- _What this task involves_: Below are some records; output exactly the lines from the line with "Syn_area_per_cell: 18.7 sq um" to the line with "bufs inserted: 9", both ends kept, and nothing more.

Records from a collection
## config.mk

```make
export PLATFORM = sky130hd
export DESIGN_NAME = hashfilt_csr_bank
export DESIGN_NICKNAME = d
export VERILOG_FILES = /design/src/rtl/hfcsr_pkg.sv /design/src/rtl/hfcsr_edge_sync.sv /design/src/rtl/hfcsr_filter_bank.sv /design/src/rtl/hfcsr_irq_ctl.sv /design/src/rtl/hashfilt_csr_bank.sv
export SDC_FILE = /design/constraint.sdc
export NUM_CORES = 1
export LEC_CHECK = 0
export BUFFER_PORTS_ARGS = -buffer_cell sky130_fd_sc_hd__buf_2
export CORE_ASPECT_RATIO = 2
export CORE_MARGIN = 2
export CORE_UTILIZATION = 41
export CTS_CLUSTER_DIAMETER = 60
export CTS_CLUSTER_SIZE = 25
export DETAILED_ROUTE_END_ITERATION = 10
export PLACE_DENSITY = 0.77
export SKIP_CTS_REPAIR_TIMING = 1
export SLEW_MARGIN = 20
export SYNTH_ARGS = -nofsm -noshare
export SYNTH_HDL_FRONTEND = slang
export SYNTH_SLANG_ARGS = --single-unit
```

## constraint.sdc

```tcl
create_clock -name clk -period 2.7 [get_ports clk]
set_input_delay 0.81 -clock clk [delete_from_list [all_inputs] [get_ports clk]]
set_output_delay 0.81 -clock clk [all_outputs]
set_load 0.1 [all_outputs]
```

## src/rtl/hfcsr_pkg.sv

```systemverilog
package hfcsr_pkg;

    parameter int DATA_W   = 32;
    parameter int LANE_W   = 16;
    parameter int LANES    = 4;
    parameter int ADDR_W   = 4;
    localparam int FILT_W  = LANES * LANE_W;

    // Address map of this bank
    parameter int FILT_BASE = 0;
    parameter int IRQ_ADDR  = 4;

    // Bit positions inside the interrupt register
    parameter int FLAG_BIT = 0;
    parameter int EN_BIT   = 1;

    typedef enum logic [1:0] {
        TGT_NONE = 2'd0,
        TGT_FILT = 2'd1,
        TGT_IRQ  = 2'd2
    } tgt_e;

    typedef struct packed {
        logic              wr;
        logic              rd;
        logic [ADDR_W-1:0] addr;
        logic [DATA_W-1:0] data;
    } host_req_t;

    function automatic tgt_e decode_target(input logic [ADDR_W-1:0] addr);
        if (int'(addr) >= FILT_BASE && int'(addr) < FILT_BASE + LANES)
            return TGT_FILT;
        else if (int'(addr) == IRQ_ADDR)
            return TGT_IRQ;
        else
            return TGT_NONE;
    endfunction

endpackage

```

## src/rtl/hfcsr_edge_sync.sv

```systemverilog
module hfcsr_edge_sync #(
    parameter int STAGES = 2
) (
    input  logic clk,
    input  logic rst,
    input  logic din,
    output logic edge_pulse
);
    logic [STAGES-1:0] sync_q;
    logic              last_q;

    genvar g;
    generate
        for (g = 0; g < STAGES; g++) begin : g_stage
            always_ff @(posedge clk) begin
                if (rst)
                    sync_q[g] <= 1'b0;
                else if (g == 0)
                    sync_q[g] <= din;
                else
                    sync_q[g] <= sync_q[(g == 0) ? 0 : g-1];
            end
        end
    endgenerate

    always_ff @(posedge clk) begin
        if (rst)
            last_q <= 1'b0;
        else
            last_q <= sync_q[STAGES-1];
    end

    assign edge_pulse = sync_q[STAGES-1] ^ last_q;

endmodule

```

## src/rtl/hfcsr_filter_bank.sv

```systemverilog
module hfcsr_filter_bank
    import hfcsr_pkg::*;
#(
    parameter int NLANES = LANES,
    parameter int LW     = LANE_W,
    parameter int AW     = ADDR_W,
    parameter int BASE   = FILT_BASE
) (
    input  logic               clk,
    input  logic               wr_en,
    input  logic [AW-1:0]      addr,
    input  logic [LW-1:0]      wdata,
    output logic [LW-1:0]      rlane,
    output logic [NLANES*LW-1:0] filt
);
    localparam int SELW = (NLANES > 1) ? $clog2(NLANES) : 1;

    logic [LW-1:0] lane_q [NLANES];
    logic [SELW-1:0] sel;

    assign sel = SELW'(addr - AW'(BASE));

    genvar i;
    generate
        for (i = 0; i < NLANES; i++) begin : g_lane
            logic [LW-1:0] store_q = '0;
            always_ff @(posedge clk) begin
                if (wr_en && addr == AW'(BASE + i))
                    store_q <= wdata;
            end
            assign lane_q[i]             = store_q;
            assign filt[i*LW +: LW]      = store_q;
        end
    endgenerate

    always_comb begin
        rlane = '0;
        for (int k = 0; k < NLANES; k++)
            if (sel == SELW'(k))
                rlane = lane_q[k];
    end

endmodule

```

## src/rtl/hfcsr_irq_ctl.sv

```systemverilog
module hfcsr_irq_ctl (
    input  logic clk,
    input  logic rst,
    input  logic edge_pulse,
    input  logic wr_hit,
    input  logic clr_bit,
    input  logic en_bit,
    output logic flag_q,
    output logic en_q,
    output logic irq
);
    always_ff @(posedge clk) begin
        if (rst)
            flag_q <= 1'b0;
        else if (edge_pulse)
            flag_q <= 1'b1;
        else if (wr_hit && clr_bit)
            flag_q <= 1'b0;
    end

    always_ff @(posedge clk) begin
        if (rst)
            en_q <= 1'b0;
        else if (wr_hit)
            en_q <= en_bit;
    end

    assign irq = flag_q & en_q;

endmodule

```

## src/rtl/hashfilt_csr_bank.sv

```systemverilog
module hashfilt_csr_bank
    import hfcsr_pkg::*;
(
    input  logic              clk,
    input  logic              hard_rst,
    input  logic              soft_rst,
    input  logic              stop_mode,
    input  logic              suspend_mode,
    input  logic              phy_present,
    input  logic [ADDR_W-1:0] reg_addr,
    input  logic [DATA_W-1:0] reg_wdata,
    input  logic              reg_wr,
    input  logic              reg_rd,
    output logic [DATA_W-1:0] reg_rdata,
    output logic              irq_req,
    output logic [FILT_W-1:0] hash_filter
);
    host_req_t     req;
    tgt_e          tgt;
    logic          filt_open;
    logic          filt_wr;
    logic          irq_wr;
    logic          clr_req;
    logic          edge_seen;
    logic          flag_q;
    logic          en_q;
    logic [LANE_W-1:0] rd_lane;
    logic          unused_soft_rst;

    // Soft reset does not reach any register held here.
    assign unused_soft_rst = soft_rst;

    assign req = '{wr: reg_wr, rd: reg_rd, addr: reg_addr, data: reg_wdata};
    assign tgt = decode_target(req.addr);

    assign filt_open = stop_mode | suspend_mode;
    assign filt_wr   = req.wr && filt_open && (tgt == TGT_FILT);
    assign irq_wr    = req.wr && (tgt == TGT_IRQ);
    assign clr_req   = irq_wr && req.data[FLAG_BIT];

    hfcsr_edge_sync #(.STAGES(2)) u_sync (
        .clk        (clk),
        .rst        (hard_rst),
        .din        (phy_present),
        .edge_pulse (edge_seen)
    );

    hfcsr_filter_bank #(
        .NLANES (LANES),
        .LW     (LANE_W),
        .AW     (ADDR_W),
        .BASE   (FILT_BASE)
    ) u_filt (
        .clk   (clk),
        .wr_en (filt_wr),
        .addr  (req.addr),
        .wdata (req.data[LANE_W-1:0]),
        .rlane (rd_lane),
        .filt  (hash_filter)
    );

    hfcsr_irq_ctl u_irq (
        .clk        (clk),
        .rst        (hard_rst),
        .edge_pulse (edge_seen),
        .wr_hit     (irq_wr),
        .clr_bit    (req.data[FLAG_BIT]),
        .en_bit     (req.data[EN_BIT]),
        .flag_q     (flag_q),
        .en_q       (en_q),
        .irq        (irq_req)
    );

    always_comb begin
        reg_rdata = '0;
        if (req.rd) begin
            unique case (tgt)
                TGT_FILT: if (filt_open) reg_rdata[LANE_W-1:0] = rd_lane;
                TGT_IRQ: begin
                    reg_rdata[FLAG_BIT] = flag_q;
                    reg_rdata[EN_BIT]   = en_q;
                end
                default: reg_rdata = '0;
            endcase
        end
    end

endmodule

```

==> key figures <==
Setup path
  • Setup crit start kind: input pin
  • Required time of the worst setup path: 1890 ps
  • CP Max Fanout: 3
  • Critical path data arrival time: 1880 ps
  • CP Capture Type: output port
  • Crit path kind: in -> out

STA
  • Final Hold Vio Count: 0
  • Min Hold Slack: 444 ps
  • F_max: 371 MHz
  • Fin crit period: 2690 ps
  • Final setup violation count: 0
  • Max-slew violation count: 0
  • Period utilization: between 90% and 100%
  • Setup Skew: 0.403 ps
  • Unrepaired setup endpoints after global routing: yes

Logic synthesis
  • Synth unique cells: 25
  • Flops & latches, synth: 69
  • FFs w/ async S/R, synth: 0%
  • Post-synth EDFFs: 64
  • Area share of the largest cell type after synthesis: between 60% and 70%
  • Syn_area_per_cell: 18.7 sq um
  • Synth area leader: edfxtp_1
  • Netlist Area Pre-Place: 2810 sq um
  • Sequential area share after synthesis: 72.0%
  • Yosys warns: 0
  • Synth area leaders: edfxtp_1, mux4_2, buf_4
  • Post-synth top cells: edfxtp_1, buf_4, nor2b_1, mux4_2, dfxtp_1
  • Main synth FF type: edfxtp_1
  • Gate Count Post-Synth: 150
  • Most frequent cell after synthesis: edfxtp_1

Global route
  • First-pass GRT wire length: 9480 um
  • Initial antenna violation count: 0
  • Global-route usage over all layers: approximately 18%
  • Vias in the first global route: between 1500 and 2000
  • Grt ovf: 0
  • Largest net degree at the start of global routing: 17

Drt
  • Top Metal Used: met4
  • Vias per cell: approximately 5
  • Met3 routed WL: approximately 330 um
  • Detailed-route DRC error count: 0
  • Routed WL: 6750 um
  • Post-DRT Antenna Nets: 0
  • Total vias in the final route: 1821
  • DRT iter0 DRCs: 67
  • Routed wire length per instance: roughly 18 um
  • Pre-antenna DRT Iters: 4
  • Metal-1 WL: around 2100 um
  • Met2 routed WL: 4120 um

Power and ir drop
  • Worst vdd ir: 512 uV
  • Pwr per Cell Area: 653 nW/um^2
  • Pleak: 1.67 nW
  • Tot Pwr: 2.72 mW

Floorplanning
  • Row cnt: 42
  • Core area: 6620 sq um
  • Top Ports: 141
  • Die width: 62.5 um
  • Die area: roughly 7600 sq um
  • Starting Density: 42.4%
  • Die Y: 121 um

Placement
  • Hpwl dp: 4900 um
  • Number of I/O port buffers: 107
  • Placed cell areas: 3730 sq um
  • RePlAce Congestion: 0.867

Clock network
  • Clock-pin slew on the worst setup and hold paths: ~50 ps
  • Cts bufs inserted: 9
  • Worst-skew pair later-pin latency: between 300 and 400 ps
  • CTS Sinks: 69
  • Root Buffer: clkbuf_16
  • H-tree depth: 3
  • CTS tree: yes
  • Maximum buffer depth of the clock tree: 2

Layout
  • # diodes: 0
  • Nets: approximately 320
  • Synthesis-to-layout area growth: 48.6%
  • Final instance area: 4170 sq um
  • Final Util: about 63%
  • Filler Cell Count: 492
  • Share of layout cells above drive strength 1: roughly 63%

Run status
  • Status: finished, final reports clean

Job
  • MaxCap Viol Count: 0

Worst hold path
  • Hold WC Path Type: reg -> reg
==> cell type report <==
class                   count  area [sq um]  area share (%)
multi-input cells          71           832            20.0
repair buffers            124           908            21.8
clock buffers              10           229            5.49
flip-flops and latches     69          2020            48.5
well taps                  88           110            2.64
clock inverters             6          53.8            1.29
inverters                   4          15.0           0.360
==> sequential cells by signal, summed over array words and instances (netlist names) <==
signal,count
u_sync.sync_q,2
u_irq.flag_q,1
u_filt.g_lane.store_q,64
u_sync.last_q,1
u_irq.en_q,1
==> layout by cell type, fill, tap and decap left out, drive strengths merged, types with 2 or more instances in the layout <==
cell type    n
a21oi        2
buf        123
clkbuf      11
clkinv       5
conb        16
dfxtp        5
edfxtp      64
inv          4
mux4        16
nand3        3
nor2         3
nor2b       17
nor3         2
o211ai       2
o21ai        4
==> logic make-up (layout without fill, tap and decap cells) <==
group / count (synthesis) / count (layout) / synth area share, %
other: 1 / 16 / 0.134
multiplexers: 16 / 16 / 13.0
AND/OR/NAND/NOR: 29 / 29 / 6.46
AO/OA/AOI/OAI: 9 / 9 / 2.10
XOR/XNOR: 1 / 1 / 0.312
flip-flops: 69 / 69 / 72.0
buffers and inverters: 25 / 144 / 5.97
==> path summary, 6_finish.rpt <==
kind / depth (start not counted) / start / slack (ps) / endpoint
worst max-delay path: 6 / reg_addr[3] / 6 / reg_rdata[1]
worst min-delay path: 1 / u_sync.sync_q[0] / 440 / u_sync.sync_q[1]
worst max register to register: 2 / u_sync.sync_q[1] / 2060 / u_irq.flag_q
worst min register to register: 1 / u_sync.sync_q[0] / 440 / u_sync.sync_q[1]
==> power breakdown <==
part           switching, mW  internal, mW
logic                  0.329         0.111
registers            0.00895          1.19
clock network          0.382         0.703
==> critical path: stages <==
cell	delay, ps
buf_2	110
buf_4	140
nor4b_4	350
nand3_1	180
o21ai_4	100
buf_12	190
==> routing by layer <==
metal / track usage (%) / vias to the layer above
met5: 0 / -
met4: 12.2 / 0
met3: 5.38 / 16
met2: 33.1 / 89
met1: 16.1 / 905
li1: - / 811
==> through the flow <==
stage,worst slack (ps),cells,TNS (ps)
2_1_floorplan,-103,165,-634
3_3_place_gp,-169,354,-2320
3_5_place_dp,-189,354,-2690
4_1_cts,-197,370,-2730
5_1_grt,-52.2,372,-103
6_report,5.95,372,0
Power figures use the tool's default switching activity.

- _Exercise answer_:
  • Syn_area_per_cell: 18.7 sq um
  • Synth area leader: edfxtp_1
  • Netlist Area Pre-Place: 2810 sq um
  • Sequential area share after synthesis: 72.0%
  • Yosys warns: 0
  • Synth area leaders: edfxtp_1, mux4_2, buf_4
  • Post-synth top cells: edfxtp_1, buf_4, nor2b_1, mux4_2, dfxtp_1
  • Main synth FF type: edfxtp_1
  • Gate Count Post-Synth: 150
  • Most frequent cell after synthesis: edfxtp_1

Global route
  • First-pass GRT wire length: 9480 um
  • Initial antenna violation count: 0
  • Global-route usage over all layers: approximately 18%
  • Vias in the first global route: between 1500 and 2000
  • Grt ovf: 0
  • Largest net degree at the start of global routing: 17

Drt
  • Top Metal Used: met4
  • Vias per cell: approximately 5
  • Met3 routed WL: approximately 330 um
  • Detailed-route DRC error count: 0
  • Routed WL: 6750 um
  • Post-DRT Antenna Nets: 0
  • Total vias in the final route: 1821
  • DRT iter0 DRCs: 67
  • Routed wire length per instance: roughly 18 um
  • Pre-antenna DRT Iters: 4
  • Metal-1 WL: around 2100 um
  • Met2 routed WL: 4120 um

Power and ir drop
  • Worst vdd ir: 512 uV
  • Pwr per Cell Area: 653 nW/um^2
  • Pleak: 1.67 nW
  • Tot Pwr: 2.72 mW

Floorplanning
  • Row cnt: 42
  • Core area: 6620 sq um
  • Top Ports: 141
  • Die width: 62.5 um
  • Die area: roughly 7600 sq um
  • Starting Density: 42.4%
  • Die Y: 121 um

Placement
  • Hpwl dp: 4900 um
  • Number of I/O port buffers: 107
  • Placed cell areas: 3730 sq um
  • RePlAce Congestion: 0.867

Clock network
  • Clock-pin slew on the worst setup and hold paths: ~50 ps
  • Cts bufs inserted: 9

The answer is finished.